Lisa Rotz, CDC associate director for global health and migration, conceded that stopping diseases from spreading via air travel is a huge challenge. Even passengers who know they are sick often board planes rather than postponing plans.
“I would say it’s difficult to prevent completely,” Rotz said, “but there are a lot of things we can do to mitigate.”
For example, health care agencies have performed what she called “enhanced monitoring” during particularly serious outbreaks. In such cases, officials use scanners to detect potentially ill passengers departing from an affected area. Those who show elevated temperatures are then asked more detailed questions about their travel histories and symptoms.
In the years after Southwest Flight 703 to Mitchell, Biedrzycki — the Milwaukee health official — tried to address the shortcomings he’d seen, organizing a dry run of a similar health emergency.
The exercise took place in the spring of 2014. Forty officials from Southwest and Delta, the FBI, the Coast Guard, the Milwaukee County Sheriff’s Office, local hospitals and public health groups and the CDC all took part.

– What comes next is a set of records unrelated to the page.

## src/rtl/sad_search_scheduler.sv

```systemverilog
// sad_search_scheduler: full-search motion-estimation sequencer.
// Walks every (x,y) candidate of a 2^POS_W x 2^POS_W grid in raster order
// (x fastest). For each candidate it pulses sad_go, waits for sad_done and
// keeps the strictly smallest SAD, so on ties the earliest candidate wins.
// Optional feature macro: SAD_SCHED_EARLY_TERM_EN. When defined, a SAD of
// zero ends the search at once, because no later candidate can beat it.
module sad_search_scheduler #(
    parameter int POS_W = 4,
    parameter int SAD_W = 32
) (
    input  logic             clk,
    input  logic             rst,
    input  logic             go,
    output logic             busy,
    output logic             done,
    output logic             sad_go,
    input  logic             sad_done,
    input  logic [SAD_W-1:0] sad_value,
    output logic [POS_W-1:0] cand_x,
    output logic [POS_W-1:0] cand_y,
    output logic [SAD_W-1:0] best_sad,
    output logic [POS_W-1:0] best_x,
    output logic [POS_W-1:0] best_y
);

    typedef enum logic [2:0] {
        S_IDLE  = 3'd0,
        S_ISSUE = 3'd1,
        S_WAIT  = 3'd2,
        S_CMP   = 3'd3,
        S_DONE  = 3'd4
    } state_t;

    localparam logic [POS_W-1:0] POS_MAX = '1;

    state_t             state_q, state_d;
    logic [POS_W-1:0]   cand_x_q, cand_x_d;
    logic [POS_W-1:0]   cand_y_q, cand_y_d;
    logic [SAD_W-1:0]   cap_q, cap_d;
    logic [SAD_W-1:0]   best_sad_q, best_sad_d;
    logic [POS_W-1:0]   best_x_q, best_x_d;
    logic [POS_W-1:0]   best_y_q, best_y_d;

    // State and datapath registers; reset abandons any search in flight.
    always_ff @(posedge clk or negedge rst) begin
        if (!rst) begin
            state_q    <= S_IDLE;
            cand_x_q   <= '0;
            cand_y_q   <= '0;
            cap_q      <= '0;
            best_sad_q <= '1;
            best_x_q   <= '0;
            best_y_q   <= '0;
        end else begin
            state_q    <= state_d;
            cand_x_q   <= cand_x_d;
            cand_y_q   <= cand_y_d;
            cap_q      <= cap_d;
            best_sad_q <= best_sad_d;
            best_x_q   <= best_x_d;
            best_y_q   <= best_y_d;
        end
    end

    // Next-state logic: sequencing, SAD capture, best tracking, raster advance.
    always_comb begin
        state_d    = state_q;
        cand_x_d   = cand_x_q;
        cand_y_d   = cand_y_q;
        cap_d      = cap_q;
        best_sad_d = best_sad_q;
        best_x_d   = best_x_q;
        best_y_d   = best_y_q;
        case (state_q)
            S_IDLE: begin
                if (go) begin
                    state_d    = S_ISSUE;
                    cand_x_d   = '0;
                    cand_y_d   = '0;
                    best_sad_d = '1;
                    best_x_d   = '0;
                    best_y_d   = '0;
                end
            end
            S_ISSUE: begin
                // sad_done is deliberately not looked at here.
                state_d = S_WAIT;
            end
            S_WAIT: begin
                if (sad_done) begin
                    cap_d   = sad_value;
                    state_d = S_CMP;
                end
            end
            S_CMP: begin
                // Strict compare keeps the earliest candidate on ties.
                if (cap_q < best_sad_q) begin
                    best_sad_d = cap_q;
                    best_x_d   = cand_x_q;
                    best_y_d   = cand_y_q;
                end
`ifdef SAD_SCHED_EARLY_TERM_EN
                if (cap_q == '0) begin
                    state_d = S_DONE;
                end else
`endif
                if (cand_x_q != POS_MAX) begin
                    cand_x_d = cand_x_q + 1'b1;
                    state_d  = S_ISSUE;
                end else if (cand_y_q != POS_MAX) begin
                    cand_x_d = '0;
                    cand_y_d = cand_y_q + 1'b1;
                    state_d  = S_ISSUE;
                end else begin
                    state_d = S_DONE;
                end
            end
            S_DONE: begin
                state_d = S_IDLE;
            end
            default: begin
                state_d = S_IDLE;
            end
        endcase
    end

    assign busy     = (state_q != S_IDLE);
    assign done     = (state_q == S_DONE);
    assign sad_go   = (state_q == S_ISSUE);
    assign cand_x   = cand_x_q;
    assign cand_y   = cand_y_q;
    assign best_sad = best_sad_q;
    assign best_x   = best_x_q;
    assign best_y   = best_y_q;

endmodule

```

## config.mk

```make
export PLATFORM = sky130hd
export DESIGN_NAME = sad_search_scheduler
export DESIGN_NICKNAME = d
export VERILOG_FILES = /design/src/rtl/sad_search_scheduler.sv
export SDC_FILE = /design/constraint.sdc
export NUM_CORES = 1
export LEC_CHECK = 0
export ABC_AREA = 1
export BUFFER_PORTS_ARGS = -buffer_cell sky130_fd_sc_hd__buf_4
export CAP_MARGIN = 10
export CORE_ASPECT_RATIO = 2
export CORE_MARGIN = 3
export CORE_UTILIZATION = 60
export CTS_CLUSTER_DIAMETER = 30
export CTS_CLUSTER_SIZE = 28
export DETAILED_ROUTE_END_ITERATION = 10
export PLACE_DENSITY = 0.88
export SKIP_CTS_REPAIR_TIMING = 1
export SKIP_LAST_GASP = 1
export SLEW_MARGIN = 10
export SYNTH_ARGS = -nofsm -noshare
export SYNTH_HDL_FRONTEND = slang
export SYNTH_SLANG_ARGS = --single-unit
```

## constraint.sdc

```tcl
create_clock -name clk -period 3.3 [get_ports clk]
set_input_delay 0.165 -clock clk [delete_from_list [all_inputs] [get_ports clk]]
set_output_delay 0.165 -clock clk [all_outputs]
set_load 0.05 [all_outputs]
```

-- Word-level counts from Yosys, hierarchy flattened
Index checks and enable logic that the tools add are counted.
- register bits: 83
- input port bits: 36
- logic and storage cells: 49
- add/sub/neg operators: 2
- magnitude comparators: 1
- equal/unequal tests: 12
- multiplexer cells: 19
- reduce and logical (&&, ||, !) cells: 8
- operators by type and width (operator ; number):
    $mux W32 ; 2
    $pmux W32 S2 ; 1
    $lt A32 B32 Y1 ; 1
    $pmux W4 S2 ; 4
    $mux W4 ; 7
    $mux W3 ; 4
    $pmux W3 S4 ; 1
    $ne A2 B2 Y1 const B ; 5
    $add A4 B1 Y4 const B ; 2
    $ne A4 B4 Y1 const B ; 2
    $eq A3 B2 Y1 const B ; 2
    $reduce_and A3 Y1 ; 2
    $reduce_and A2 Y1 ; 2
    $reduce_and A4 Y1 ; 1
    $eq A3 B1 Y1 const B ; 1
    $eq A3 B3 Y1 const B ; 1
    $logic_not A3 Y1 ; 1
    $ne A3 B3 Y1 const B ; 1
    $reduce_bool A3 Y1 ; 1
    $reduce_bool A2 Y1 ; 1

-- Depth between registers and ports, before layout
- depth after elaboration: 4
- depth in mapped cells: 16

-- Worst setup path after synthesis
Ideal clock, no wire load.
- kind: register -> register
- start: register best_sad_q[30] (netlist: best_sad[30])
- end: register best_x_q[0] (netlist: best_x[0])
- library setup time: 0.118 ns
- data arrival time: 2.019 ns
- required time: 3.182 ns
- path slack: 1.162 ns
- cell stages (with the launch flop): 14
- buffers on the path: 1
- cells stage by stage: dfstp_2 -> inv_1 -> ha_1 -> nand2_1 -> nor2_1 -> and2_1 -> nand2_1 -> nor3_1 -> nand2_1 -> nand2_1 -> nand2_2 -> buf_6 -> nand2_1 -> nand2_1
- longest elaborated chain between the ends: 3
- ends and longest elaborated chain (item ; RTL line ; text):
    from (decl) ; 40 ; logic [SAD_W-1:0] best_sad_q, best_sad_d;
    from (signal assigned) ; 59 ; best_sad_q <= best_sad_d;
    $lt A32 B32 Y1 ; 97 ; if (cap_q < best_sad_q) begin
    $ne A2 B2 Y1 (no source line) ; -- ;
    $reduce_and A3 Y1 (no source line) ; -- ;
    to (signal assigned) ; 60 ; best_x_q <= best_x_d;
    to (decl) ; 41 ; logic [POS_W-1:0] best_x_q, best_x_d;
No other way between the ends.
A chain may end at the register's enable or synchronous reset.

-- Worst setup path in the final report
- start: register best_sad_q[5] (netlist: best_sad[5])
- end: register best_sad_q[28] (netlist: best_sad[28])
- longest elaborated chain between the ends: 3
- ends and longest elaborated chain (item ; RTL line):
    $lt A32 B32 Y1 ; 97
    $ne A2 B2 Y1 (no source line) ; --
    $reduce_and A3 Y1 (no source line) ; --
No other way between the ends.

==> impl_metrics.prom <==
# TYPE chip_impl_metric gauge
chip_impl_info{name="status",value="finished with violations"} 1
chip_impl_info{name="violations",value="hold timing"} 1
chip_impl_metric{name="synth.top_cell.area_share",unit="%"} 28.91
chip_impl_metric{name="antenna_left",unit=""} 0
chip_impl_metric{name="drt_pass1_iterations",unit=""} 5
chip_impl_metric{name="worst_ep_arrival_time",unit="ns"} 2.84
chip_impl_metric{name="core_region_area",unit="µm²"} 7048
chip_impl_info{name="postSynth.topFlopCell",value="dfrtp_1"} 1
chip_impl_metric{name="via_per_inst",unit=""} 5.373
chip_impl_metric{name="yosys_register_bits",unit=""} 83
chip_impl_info{name="grt_setup_unrepaired",value="false"} 1
chip_impl_metric{name="grt_antenna_before_repair",unit=""} 0
chip_impl_metric{name="worst-r2r-cell-count",unit=""} 13
chip_impl_metric{name="synthesis.area",unit="µm²"} 4414
chip_impl_info{name="regToRegStartpoint",value="best_sad[5]$_DFFE_PN1P_"} 1
chip_impl_metric{name="worst-r2r-setup-slack",unit="ns"} 0.73
chip_impl_metric{name="mappedNetlistNets",unit=""} 599
chip_impl_metric{name="number_of_pins_with_negative_max_slew_slack_in_the_final_report",unit=""} 0
chip_impl_metric{name="worst_setup_hold_path_clk_slew",unit="ns"} 0.05
chip_impl_metric{name="die_height",unit="µm"} 127.3
chip_impl_metric{name="synth-edff-count",unit=""} 0
chip_impl_metric{name="ios",unit=""} 87
chip_impl_info{name="cpMaxStageDelayCell",value="nand2_2"} 1
chip_impl_info{name="yosys.area.top_type",value="dfrtp_1"} 1
chip_impl_metric{name="timing.clock.skew",unit="ns"} 0.006447
chip_impl_metric{name="cts.htree.levels",unit=""} 3
chip_impl_metric{name="avgSynthCellArea",unit="µm²"} 8.329
chip_impl_info{name="critical_path.startpoint",value="best_sad[5]$_DFFE_PN1P_"} 1
chip_impl_metric{name="setup-violations-final",unit=""} 0
chip_impl_metric{name="nFillCells",unit=""} 529
chip_impl_metric{name="die_area",unit="µm²"} 8485
chip_impl_metric{name="grt-ovfl-total",unit=""} 0
chip_impl_metric{name="period_needed",unit="ns"} 2.568
chip_impl_metric{name="maximum_number_of_pins_on_one_net_before_global_route_repair",unit=""} 84
chip_impl_metric{name="buffer_ports.inserted",unit=""} 86
chip_impl_metric{name="finalSetupTns",unit="ns"} 0
chip_impl_metric{name="start_util",unit="%"} 62.63
chip_impl_metric{name="final_layout_size_suffix_gt1_share",unit="%"} 27.64
chip_impl_metric{name="cp_slowest_stage_delay",unit="ns"} 0.58
chip_impl_metric{name="async_set_or_reset_register_ratio_after_synthesis",unit="%"} 100.0
chip_impl_info{name="critical_path.startpoint_type",value="flip-flop"} 1
chip_impl_metric{name="fp.dieW",unit="µm"} 66.65
chip_impl_metric{name="grt_pass1_wl",unit="µm"} 17480
chip_impl_metric{name="min_period_over_period",unit="%"} 77.81
chip_impl_metric{name="worst_skew_pair.late_latency",unit="ns"} 0.33
chip_impl_metric{name="fin_nets",unit=""} 679
chip_impl_metric{name="number_of_different_library_cells_in_the_post_synthesis_netlist",unit=""} 25
chip_impl_info{name="clock_tree.root_cell",value="clkbuf_16"} 1
chip_impl_info{name="crit_path_cell_trace",value="inv_1 > ha_1 > a21oi_1 > nor2_1 > nor3_1 > nand2_1 > nand2_1 > nand2_1 > nand2_1 > nand2_1 > nand2_2 > nand2_1 > nand2_1"} 1
chip_impl_metric{name="finalHoldViolCount",unit=""} 9
chip_impl_metric{name="wl_per_cell",unit="µm"} 15.17
chip_impl_metric{name="first_global_vias",unit=""} 3851
chip_impl_metric{name="yosysWarnings",unit=""} 0
chip_impl_metric{name="fin_hold_ws",unit="ns"} -0.02570
chip_impl_info{name="synth.area.top_cells",value="dfrtp_1, dfstp_2, nand2_1, ha_1, inv_1"} 1
chip_impl_metric{name="postSynthCellCount",unit=""} 530
chip_impl_metric{name="cts_buffers",unit=""} 9
chip_impl_metric{name="insertedDiodeCount",unit=""} 0
chip_impl_metric{name="drt-total-wl",unit="µm"} 10690
chip_impl_metric{name="crit_path_max_fanout",unit=""} 40
chip_impl_metric{name="synth-seq-area-share",unit="%"} 47.96
chip_impl_info{name="critical_path.most_common_cell",value="nand2_1"} 1
chip_impl_info{name="timing.setup.critical_path_class",value="flip-flop to flip-flop"} 1
chip_impl_metric{name="max_freq",unit="MHz"} 389.5
chip_impl_metric{name="detail_route.iter0.violations",unit=""} 343
chip_impl_metric{name="grt_util_all_layers",unit="%"} 27.00
chip_impl_metric{name="max_cap_violations",unit=""} 0
chip_impl_metric{name="cts.sinks",unit=""} 83
chip_impl_metric{name="headroom_to_the_max_slew_limit",unit="%"} 30.40
chip_impl_info{name="rr_endpoint",value="best_sad[28]$_DFFE_PN1P_"} 1
chip_impl_metric{name="cp_data_required_time",unit="ns"} 3.57
chip_impl_metric{name="dpl.hpwl",unit="µm"} 7368
chip_impl_info{name="crit_path_end",value="best_sad[28]$_DFFE_PN1P_"} 1
chip_impl_metric{name="cell_row_count",unit=""} 43
chip_impl_info{name="crit_path_end_kind",value="flip-flop"} 1
chip_impl_metric{name="timing_worst_slew_pin_value",unit="ns"} 1.044
chip_impl_metric{name="area_growth_syn_to_layout",unit="%"} 22.05
chip_impl_info{name="cts_tree",value="yes"} 1
chip_impl_metric{name="route.detailed.drc",unit=""} 0
chip_impl_metric{name="routability_congestion_estimate",unit=""} 0.8346
chip_impl_metric{name="route.vias.total",unit=""} 3788
chip_impl_info{name="worst_hold_path_type",value="input port to async pin"} 1
chip_impl_metric{name="max-clock-path-buffers",unit=""} 2
[metal layers]
metal | track usage, % | share of wire, %
met4 | 14.13 | 3.4
met2 | 48.65 | 56
met1 | 29.05 | 36
met5 | 0 | 0
met3 | 4.485 | 4.7
[cell families (layout without fill, tap and decap cells)]
logic type                 count (synthesis)  in the layout  synth area share, %
and+or+nand+nor                          256            256                24.40
buffers and inverters                     92            177                8.702
DFF                                       83             83                47.96
AOI/OAI and AO/OA                         53             53                6.264
adders and majority gates                 33             33                9.354
muxes                                     13             13                3.316
[stage by stage]
| stage | worst slack (ns) | std cells | cell area [µm²] | util [%] | hold slack, ns |
|---|---|---|---|---|---|
| final | 0.7323 | 705 | 5388 | 76.44 | -0.02570 |
| after global routing | 0.5020 | 705 | 5388 | 76.44 | 0.06132 |
| after CTS | 0.7332 | 705 | 5388 | 76.44 | 0.04421 |
| after detailed placement | 0.7518 | 689 | 5095 | 72.29 | 0.3976 |
| after global placement | 0.8502 | 689 | 5095 | 72.29 | 0.3843 |
| after floorplan | 1.162 | 530 | 4414 | - | -0.1306 |
[synthesized netlist by cell type (all sizes together), types with 11 or more instances]
library cell,count
a21oi,36
buf,11
dfrtp,51
dfstp,32
ha,33
inv,71
mux2,13
nand2,144
nand3,48
nor2,43
o21ai,14
or2,13
[cells in the final DEF, fill, tap and decap left out]
master and instances:
nand2_1 142, buf_4 90, inv_1 69, dfrtp_1 51, nand3_1 46, nor2_1 43
a21oi_1 35, ha_1 33, dfstp_2 32, o21ai_0 13, or2_2 13, mux2_2 13
clkbuf_16 9, nor3_1 5, clkbuf_8 4, inv_2 2, nand2_2 2, nand3_2 2
clkbuf_1 2, and2_1 1, o21a_1 1, nor3_2 1, nand3b_1 1, a21oi_2 1
a22oi_1 1, o21ai_1 1, a21boi_1 1, clkinv_2 1
[registers in the layout (all words and copies together) (netlist names)]
register and flops:
cand_x 4, best_sad 32, best_y 4, cap_q 32, state_q 3, cand_y 4
best_x 4
[cell type report]
class / instances / area (µm²) / area share [%]
Sequential cell: 83 / 2117 / 39.29
Multi-Input combinational cell: 355 / 1923 / 35.69
Timing Repair Buffer: 90 / 675.6 / 12.54
Clock buffer: 15 / 287.8 / 5.341
Inverter: 71 / 266.5 / 4.947
Tap cell: 90 / 112.6 / 2.090
Clock inverter: 1 / 5.005 / 0.09289
[worst min path at each step]
stage,from,end,slack (ns),cells after the start
6_report,rst,cap_q[29]$_DFFE_PN0P_,-0.03,1
5_1_grt,sad_value[3],cap_q[3]$_DFFE_PN0P_,0.06,2
4_1_cts,rst,cap_q[25]$_DFFE_PN0P_,0.04,1
3_5_place_dp,rst,cap_q[29]$_DFFE_PN0P_,0.40,1
3_3_place_gp,rst,cap_q[29]$_DFFE_PN0P_,0.38,1
2_1_floorplan,rst,best_x[0]$_DFFE_PN0P_,-0.13,0
[critical path: cells and delay by family (launching register included)]
kind | cells | cell delay (ns)
flip-flops | 1 | 0.55
buffers and inverters | 1 | 0.05
AO/OA/AOI/OAI | 1 | 0.16
AND/OR/NAND/NOR | 10 | 1.45
adder cells (fa/ha/maj) | 1 | 0.30
Power is not shown: default switching activity piles up to over one toggle a cycle in this logic, so the estimate is an artifact.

They met in a conference room at the Clarion Hotel near the airport. Biedrzycki and an expert he’d met at previous workshops, David J. Dausey, of Mercyhurst University in Erie, Penn., gave officials a scenario:
A full domestic flight, two hours from Milwaukee, has identified a sick passenger described as having a probable case of deadly Middle East respiratory syndrome coronavirus.
The attendees were given three tasks: first, decide which agencies to notify, what to tell them, and establish an incident command center; second, after the flight has landed, make an initial assessment and develop a response; third, based on what they learned during the exercise, develop a preliminary action plan and recommendations to improve local emergency planning.
As the exercise unfolded, officials ran into familiar problems, including jurisdictional disputes.
“Turf. Oh, God, yes,” said Biedrzycki. "I think a lot of them went in thinking that this (scenario) was a very low probability. Nothing ever happens in Milwaukee.”
Biedrzycki said he would have given the performance a grade of C+.
“I didn’t think it was phenomenal, but it was productive.”
Three years later he held a second exercise. This time the 35 officials who attended were given a “less exotic” disease to deal with: a case of multi-drug resistant tuberculosis on an inbound flight from Los Angeles.
Biedrzycki, who would retire from the Health Department a short time later, noticed a marked improvement the second time around. The airport issued an early alert to the local health department. Agencies did a better job of notifying one another, determining what information to give the public and establishing an emergency operations center at the airport.
Rotz of the CDC said she does not consider what happened with Flight 703 to be a quarantine, but more of a “temporary pause on movement.”
That the news got out before local health officials learned what was going on, she said was an unfortunate consequence of modern life.
“In this day and age, with cellphones on board, things get ahead of us,” she said.
In 2013, two years after the incident in Milwaukee, US Airways Flight 2846 landed at Phoenix Sky Harbor International Airport, and the pilot announced to passengers: “We’ve been notified of a health emergency aboard the aircraft.”
“As passengers looked nervously at each other, one of the flight attendants approached a middle-aged male passenger, handed him a medical grade mask, and with emergency personnel in tow, escorted him from the plane,” according to an account given to the National Academy of Sciences.
“Another announcement followed a few minutes later informing passengers that the patient had active tuberculosis, was highly contagious and had exposed everyone aboard the flight.”
Then all of the passengers in Phoenix were confronted by a message that the passengers two years earlier in Milwaukee never had to hear.
“Please contact your physicians immediately.”